Hürriyet

17 Ekim 2011 Pazartesi

Miladi 2120 Hicri 1545 ( 14.Bölüm )

14.BÖLÜM


...


İram elindeki kutsal emaneti kaldırdı yukarı. Kadehe yağmur damlaları dolmaktaydı. Düşen yıldırımlar, ara sıra bu ucubeyi aydınlatıyordu. Yağmur damlaları Kadeh-i Şerife coşkuyla doluyordu.

Kadeh-i Şerif'in gözünden..!

Kimindir bana dokunan bu münafık eller? Ne tür bir kendini bilmezdir, Hz. Muhammed'in kadehini çalı koyan? Bilmez mi başına gelecekleri, bu ahlaksız cüretinden dolayı? Allah'ın elçisinin kadehine ne cüretle dokunursun? Cezanı o ucube aklın keser mi? Düşünmez misin alacağın zulmü?

Biran düşündü İram, ilk defa korktu!

"Yapmasam bunu... Zaten çalmıştım Kuran-ı Kerim'i! İşlemiştim çok büyük günahı! Bir de çaldım ya Kadeh-i Şerifi. Yapmasam bari... Götürmesem onu efendime! O kötülüğe, ben ona hizmet ediyorum. Kötü müyüm ben? Ben neden iyilikle beslenmedim? Kötülüktü bana iyilik yapan sadece. Kötülük, iyilik yapmaz ki kimseye, olmasa bir şer emeli..."

Geçerken bu cümleler zihninden, bir gölge görünür öteden... Diğer çatının üzerinde dikilen kimdir?

İram, kadehi paltosunun iç cebine saklar. Sonra kabartır kamburunu, iri gövdesi öne eğilir, saldıracak deli gergedan misali. Beklenmedik bu yabancı... Bu... Kafası karışır... Bu, o olamaz! Onu öldürdüğünden şüphesi yoktu o an! Bu "Hoca" değildir! Olamaz! Beni nasıl buldu? Nasıl bildi yerimi?

İram, sorulardan nefret ederdi ama bu gece sadece sorular değildi, nefret ettiği... Bu gece asıl nefret ettiği şey konuşamamaktı! Konuşabilse, aklındaki soruları sorar belki de konuşarak bir şeyleri anlatırdı. Kendini...

"Kellesini ayırdım bedeninden! Gördüm! Tükenirken nefesi, kanla dolarken ciğerleri!

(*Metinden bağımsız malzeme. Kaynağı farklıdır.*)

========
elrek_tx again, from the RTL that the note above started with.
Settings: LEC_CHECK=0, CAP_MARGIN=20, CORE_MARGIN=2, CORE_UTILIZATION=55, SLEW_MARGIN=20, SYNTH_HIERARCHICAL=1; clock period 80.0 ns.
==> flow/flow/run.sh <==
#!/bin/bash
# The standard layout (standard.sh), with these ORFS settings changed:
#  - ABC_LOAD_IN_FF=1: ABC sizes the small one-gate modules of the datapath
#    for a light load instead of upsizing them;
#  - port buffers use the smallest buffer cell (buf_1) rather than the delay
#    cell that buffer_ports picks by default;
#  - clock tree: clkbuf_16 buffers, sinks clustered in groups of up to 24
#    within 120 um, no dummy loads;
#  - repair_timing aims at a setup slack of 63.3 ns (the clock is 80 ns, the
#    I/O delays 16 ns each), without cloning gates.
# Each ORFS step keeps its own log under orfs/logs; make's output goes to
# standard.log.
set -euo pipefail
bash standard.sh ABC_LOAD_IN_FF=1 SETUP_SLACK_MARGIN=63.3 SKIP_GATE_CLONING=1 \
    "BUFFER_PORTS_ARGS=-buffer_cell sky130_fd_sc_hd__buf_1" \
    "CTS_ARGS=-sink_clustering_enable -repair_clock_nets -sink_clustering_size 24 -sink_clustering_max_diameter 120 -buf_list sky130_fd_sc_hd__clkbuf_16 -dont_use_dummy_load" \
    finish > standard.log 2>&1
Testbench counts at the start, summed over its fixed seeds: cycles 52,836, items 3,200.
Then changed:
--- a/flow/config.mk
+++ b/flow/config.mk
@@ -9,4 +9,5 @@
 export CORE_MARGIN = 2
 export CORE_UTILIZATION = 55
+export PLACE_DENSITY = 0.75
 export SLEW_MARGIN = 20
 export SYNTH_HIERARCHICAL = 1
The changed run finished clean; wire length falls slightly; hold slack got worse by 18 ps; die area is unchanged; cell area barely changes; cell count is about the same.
Source: an optimization exercise on an open RTL-to-GDS flow (aim: small area and a short achievable clock period). Production flows keep margins and buffers that such runs may drop.
In this exercise RTL edits were held to simulation tests only and were not proved equivalent to the original.
No activity file was given, so power comes from the tool's default toggle rates.

run A:
## ecc144_codec
module ecc144_codec (
    input  wire         clk,
    input  wire         rst,
    input  wire         in_valid,
    input  wire         in_op,         
    input  wire [2:0]   in_src,
    input  wire [127:0] in_data,
    input  wire [15:0]  in_check,
    output reg          out_valid,
    output reg  [127:0] out_data,
    output reg  [15:0]  out_check,
    output reg  [1:0]   out_status,
    output reg  [5:0]   out_sym,
    output reg  [3:0]   out_err,
    output reg  [15:0]  corr_cnt,
    output reg  [15:0]  uncorr_cnt,
    output reg  [2:0]   last_src,
    output reg  [5:0]   last_sym,
    output reg  [3:0]   last_err
);
==> flow/config.mk <==
export PLATFORM = sky130hd
export DESIGN_NAME = ecc144_codec
export DESIGN_NICKNAME = ecc144_codec
export VERILOG_FILES = /design/flow/design.v
export SDC_FILE = /design/flow/constraint.sdc
export NUM_CORES = 4
export LEC_CHECK = 0
export CAP_MARGIN = 20
export CORE_MARGIN = 2
export CORE_UTILIZATION = 40
export CTS_BUF_LIST = sky130_fd_sc_hd__clkbuf_8
export CTS_CLUSTER_DIAMETER = 50
export CTS_CLUSTER_SIZE = 16
export SETUP_SLACK_MARGIN = 4.2
export SLEW_MARGIN = 20
==> flow/constraint.sdc <==
create_clock -name core_clock -period 7.5 [get_ports {clk}]
set_input_delay 1.5000 -clock core_clock [delete_from_list [all_inputs] [get_ports {clk}]]
set_output_delay 1.5000 -clock core_clock [all_outputs]
set_load 0.01 [all_outputs]
standard.sh (not shown) runs the stock make flow with config.mk's settings and CLKGATE_MAP_FILE= SYNTH_SCRIPT=/design/flow/synth_recipe.tcl, a recipe that flattens the netlist after the stock synthesis.
==> flow/flow/run.sh <==
#!/bin/bash
# The standard layout, with every port buffered by a buf_2 cell instead of the default
# clkdlybuf4s50_1 (smaller and faster); the tools' output goes to standard.log here.
set -euo pipefail
export BUFFER_PORTS_ARGS="-buffer_cell sky130_fd_sc_hd__buf_2"
bash standard.sh > standard.log 2>&1
#### Input delta (run B over run A)
# run A
export LEC_CHECK = 0
export CAP_MARGIN = 20
export CORE_MARGIN = 2
export CORE_UTILIZATION = 40
export CTS_BUF_LIST = sky130_fd_sc_hd__clkbuf_8
export CTS_CLUSTER_DIAMETER = 50
export CTS_CLUSTER_SIZE = 16
export SETUP_SLACK_MARGIN = 4.2
export SLEW_MARGIN = 20
create_clock -name core_clock -period 7.5 [get_ports {clk}]
# run B
export LEC_CHECK = 0
export CAP_MARGIN = 20
export CORE_MARGIN = 2
export CORE_UTILIZATION = 40
export CTS_BUF_LIST = sky130_fd_sc_hd__clkbuf_8
export CTS_CLUSTER_DIAMETER = 50
export CTS_CLUSTER_SIZE = 16
export SETUP_SLACK_MARGIN = 4.4
export SLEW_MARGIN = 20
create_clock -name core_clock -period 7.5 [get_ports {clk}]
==> flow/flow/run.sh <==
#!/bin/bash
# The standard layout, with the input ports buffered by buf_2 cells and the output ports
# by buf_1 cells (after global placement, see out_bufs.tcl) instead of the default
# clkdlybuf4s50_1; the tools' output goes to standard.log here.
set -euo pipefail
export BUFFER_PORTS_ARGS="-inputs -buffer_cell sky130_fd_sc_hd__buf_2"
export POST_GLOBAL_PLACE_TCL="$PWD/flow/out_bufs.tcl"
bash standard.sh > standard.log 2>&1
==> flow/flow/out_bufs.tcl (new file) <==
# one buf_1 on every output port, placed by the detailed placement that follows
buffer_ports -outputs -buffer_cell sky130_fd_sc_hd__buf_1
==> comparison <==
Summary of the comparison: relative area change from synthesis to final layout is higher in run B, relative to run A. Status: worst hold slack across all endpoints parity (run B, run A). The sum of internal, switching and leakage power reported for run B is greater than that of run A by about 3%. A kind of critical path of reg -> reg is what run B shows, while in -> reg belongs to run A.
> inputs changed (run B -> run C)
# run B
export LEC_CHECK = 0
export CAP_MARGIN = 20
export CORE_MARGIN = 2
export CORE_UTILIZATION = 40
export CTS_BUF_LIST = sky130_fd_sc_hd__clkbuf_8
export CTS_CLUSTER_DIAMETER = 50
export CTS_CLUSTER_SIZE = 16
export SETUP_SLACK_MARGIN = 4.4
export SLEW_MARGIN = 20
create_clock -name core_clock -period 7.5 [get_ports {clk}]
# run C
export LEC_CHECK = 0
export CAP_MARGIN = 20
export CORE_MARGIN = 2
export CORE_UTILIZATION = 40
export CTS_BUF_LIST = sky130_fd_sc_hd__clkbuf_8
export CTS_CLUSTER_DIAMETER = 50
export CTS_CLUSTER_SIZE = 16
export SETUP_SLACK_MARGIN = 4.5
export SLEW_MARGIN = 20
create_clock -name core_clock -period 7.5 [get_ports {clk}]
==> flow/flow/run.sh <==
#!/bin/bash
# The standard layout, with every port buffered by a buf_2 cell instead of the default
# clkdlybuf4s50_1 (smaller and faster); the tools' output goes to standard.log here.
set -euo pipefail
export BUFFER_PORTS_ARGS="-buffer_cell sky130_fd_sc_hd__buf_2"
bash standard.sh > standard.log 2>&1
removed: flow/flow/out_bufs.tcl
### Flow results
Per the comparison of run C with run B, met3 wire length went up, total length of routed met2 wires went down, first-iteration DRC count went down. [compare] base=run B new=run C: combinational share of power lower; final hold violation count roughly the same; reported net switching power lower. Compared with run B, run C shows standby leakage power that has gone up by a little under 10%. Compared with run B, run C shows a lower minimum clock period after layout. Run C: clock network fraction of total power lower than run B. Largest incremental delay on the critical path in run C vs run B: down 210 ps. Register-to-register setup slack: run C > run B.
For run D, these inputs were changed with respect to run C:
==> flow/flow/run.sh <==
#!/bin/bash
# The standard layout, with the input ports buffered by buf_2 cells and the output ports
# by buf_1 cells (after global placement, see out_bufs.tcl) instead of the default
# clkdlybuf4s50_1; the tools' output goes to standard.log here.
set -euo pipefail
export BUFFER_PORTS_ARGS="-inputs -buffer_cell sky130_fd_sc_hd__buf_2"
export POST_GLOBAL_PLACE_TCL="$PWD/flow/out_bufs.tcl"
bash standard.sh > standard.log 2>&1
==> flow/flow/out_bufs.tcl (new file) <==
# one buf_1 on every output port, placed by the detailed placement that follows
buffer_ports -outputs -buffer_cell sky130_fd_sc_hd__buf_1
--- outcome ---
Run D went all the way through the flow, and no timing, DRC or antenna check failed.
CTS clock-pin slew for the worst setup and hold paths essentially unchanged between run C and run D.
Changes observed in run D relative to run C: met2 routing resource usage after global routing moved up; final non-filler cell area went down.
Number of buffers created by CTS, run C and run D: smaller value in run C
From run C to run D the numbers moved as follows: placed wire-length estimate after detailed placement went up by about 0.8%; final instance count without filler cells now sits higher; layout buffer count excluding clock buffers grew by 10; total power higher; number of vias after detailed routing saw an increase.
Compare run C and run D | all-layer global routing usage higher: run D
Higher worst-case hold slack was reported by run D, not run C.
Inputs modified between run D and run E:
# run D
export LEC_CHECK = 0
export CAP_MARGIN = 20
export CORE_MARGIN = 2
export CORE_UTILIZATION = 40
export CTS_BUF_LIST = sky130_fd_sc_hd__clkbuf_8
export CTS_CLUSTER_DIAMETER = 50
export CTS_CLUSTER_SIZE = 16
export SETUP_SLACK_MARGIN = 4.5
export SLEW_MARGIN = 20
create_clock -name core_clock -period 7.5 [get_ports {clk}]
# run E
export LEC_CHECK = 0
export CAP_MARGIN = 20
export CORE_MARGIN = 2
export CORE_UTILIZATION = 55
export CTS_BUF_LIST = sky130_fd_sc_hd__clkbuf_8
export CTS_CLUSTER_DIAMETER = 50
export CTS_CLUSTER_SIZE = 16
export PLACE_DENSITY = 0.85
export SETUP_SLACK_MARGIN = 4.5
export SLEW_MARGIN = 20
create_clock -name core_clock -period 7.5 [get_ports {clk}]
Notes after the runs:
Run E: PASS, flow complete, no timing, DRC or antenna violations. Run E vs run D: total cell area at the placement stage down in run E. Via count ended up 4.7% higher on run E than on run D. Run E vs run D, chip height went down by 14%. Clock-buffer cell count (run E over run D): decrease, 6. In run E the register share of the cell area turned out 0.51 points higher than in run D.
Inputs modified between run E and run F:
# run E
export LEC_CHECK = 0
export CAP_MARGIN = 20
export CORE_MARGIN = 2
export CORE_UTILIZATION = 55
export CTS_BUF_LIST = sky130_fd_sc_hd__clkbuf_8
export CTS_CLUSTER_DIAMETER = 50
export CTS_CLUSTER_SIZE = 16
export PLACE_DENSITY = 0.85
export SETUP_SLACK_MARGIN = 4.5
export SLEW_MARGIN = 20
create_clock -name core_clock -period 7.5 [get_ports {clk}]
# run F
export LEC_CHECK = 0
export CAP_MARGIN = 20
export CORE_MARGIN = 2
export CORE_UTILIZATION = 40
export CTS_BUF_LIST = sky130_fd_sc_hd__clkbuf_8
export CTS_CLUSTER_DIAMETER = 50
export CTS_CLUSTER_SIZE = 16
export SETUP_SLACK_MARGIN = 4.8
export SLEW_MARGIN = 20
create_clock -name core_clock -period 7.5 [get_ports {clk}]
==> flow/flow/run.sh <==
#!/bin/bash
# The standard layout, with every port buffered by a buf_2 cell instead of the default
# clkdlybuf4s50_1 (smaller and faster); the tools' output goes to standard.log here.
set -euo pipefail
export BUFFER_PORTS_ARGS="-buffer_cell sky130_fd_sc_hd__buf_2"
bash standard.sh > standard.log 2>&1
removed: flow/flow/out_bufs.tcl
Results
- For run E, the capture point of the critical path was out_data[2], unlike run F, where it was out_data[123].
- Highest fanout seen on the critical path ended up 1 higher on run F than on run E.
- Delta (run F minus run E): final setup skew -5.1 ps; cell area after technology mapping ~0 delta; distinct cell type count after synthesis ~0 delta; cell area +about 15%.
- Run F ran to completion and came out clean on the timing, design-rule and antenna checks.
- Re power share of the combinational group: run E and run F aren't equal, and the higher value belongs to run F.
- Wire: run F routes more than run E
- In the reports for run E and run F, the larger final cell count without fillers belongs to run F.
- Run F ends up with lower largest incremental delay on the critical path than run E does.
- Measured against run F, the initial DRC count of run E comes out at 1.07 times the reference value.
- Min instance count on the critical path across run E and run F: run E

## separate check: timing with driven ports
No port has a modelled driver above. Below, the same layouts with a new extraction and two added sets of constraints. Step 1 sets driving cells, clkbuf_16 on the clock port and buf_2 on the other inputs (assumed; they add their load-dependent delay and slew). Step 2 adds t to the input delays and takes it off the output delays; t is the mean of the earliest and latest rising clock arrival at the registers after step 1. Input paths then give back, and output paths get back, about the clock's delay inside the block. a / b / c = no drivers / after step 1 / after step 2; a / b = the first two.
| run | t (ns) | setup WS [ns] | latest minus earliest clock arrival (ns) | pins driven straight from the clock port |
|---|---|---|---|---|
| run A | 0.669 | 4.221 / 4.228 / 3.588 | 0.035 / 0.035 | 1 |
| run B | 0.662 | 4.440 / 4.440 / 3.813 | 0.044 / 0.044 | 1 |
| run C | 0.646 | 4.494 / 4.508 / 3.862 | 0.061 / 0.060 | 1 |
| run D | 0.686 | 4.555 / 4.555 / 3.909 | 0.067 / 0.067 | 1 |
| run E | 0.607 | 4.497 / 4.497 / 3.935 | 0.047 / 0.047 | 1 |
| run F | 0.661 | 4.673 / 4.673 / 4.134 | 0.037 / 0.037 | 1 |
After both steps setup and hold are still met in every run listed. The setup slack of run D, which loses most, moves by 0.000 ns with the drivers and by -0.646 ns with both steps.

Benim katil ellerinden "Hoca" gibi ufak bir adam canlı çıkamaz!" diye geçirir içinden.

Fakat bu Hoca'dır. Karşısında, capcanlı ayakta durmaktadır.

Sakalları dans ederken rüzgarla, dışarıda çakan değil, gözlerinde çakan şimşeklerdir daha alevli olan!

Şimdi bir rövanş zamanıdır vakit!

Hoca, ayağını kaldırır, vurur sertçe yere! Çatı kiremitleri sökülür birer birer, yükselir göğe! Elinin ufak bir hareketiyle, tutar onları yüksekte! Hoca'nın her tarafı, havada asılı kiremitlerle çevrilidir şimdi. Gözleri kilitlenmiş İram'a...

İram, kabartmış yelesini bir aslan gibi. Saldırıya hazır, burnundan solumakta. Gözleri, yüzünün ifadesini aydınlatan, alev kızılı! Ellerinin çevresinde oluşmaya başlayan alev çemberleri. Yağan yağmurların söndüremeyeceği, cehennem ateşiydi, ellerinde yanan!
Gözleri kilitlenmiş Hoca'ya...

İki ayrı çatıda, iki ayrı taraf! İki güç yağmurun altında! İki farklı mizaç!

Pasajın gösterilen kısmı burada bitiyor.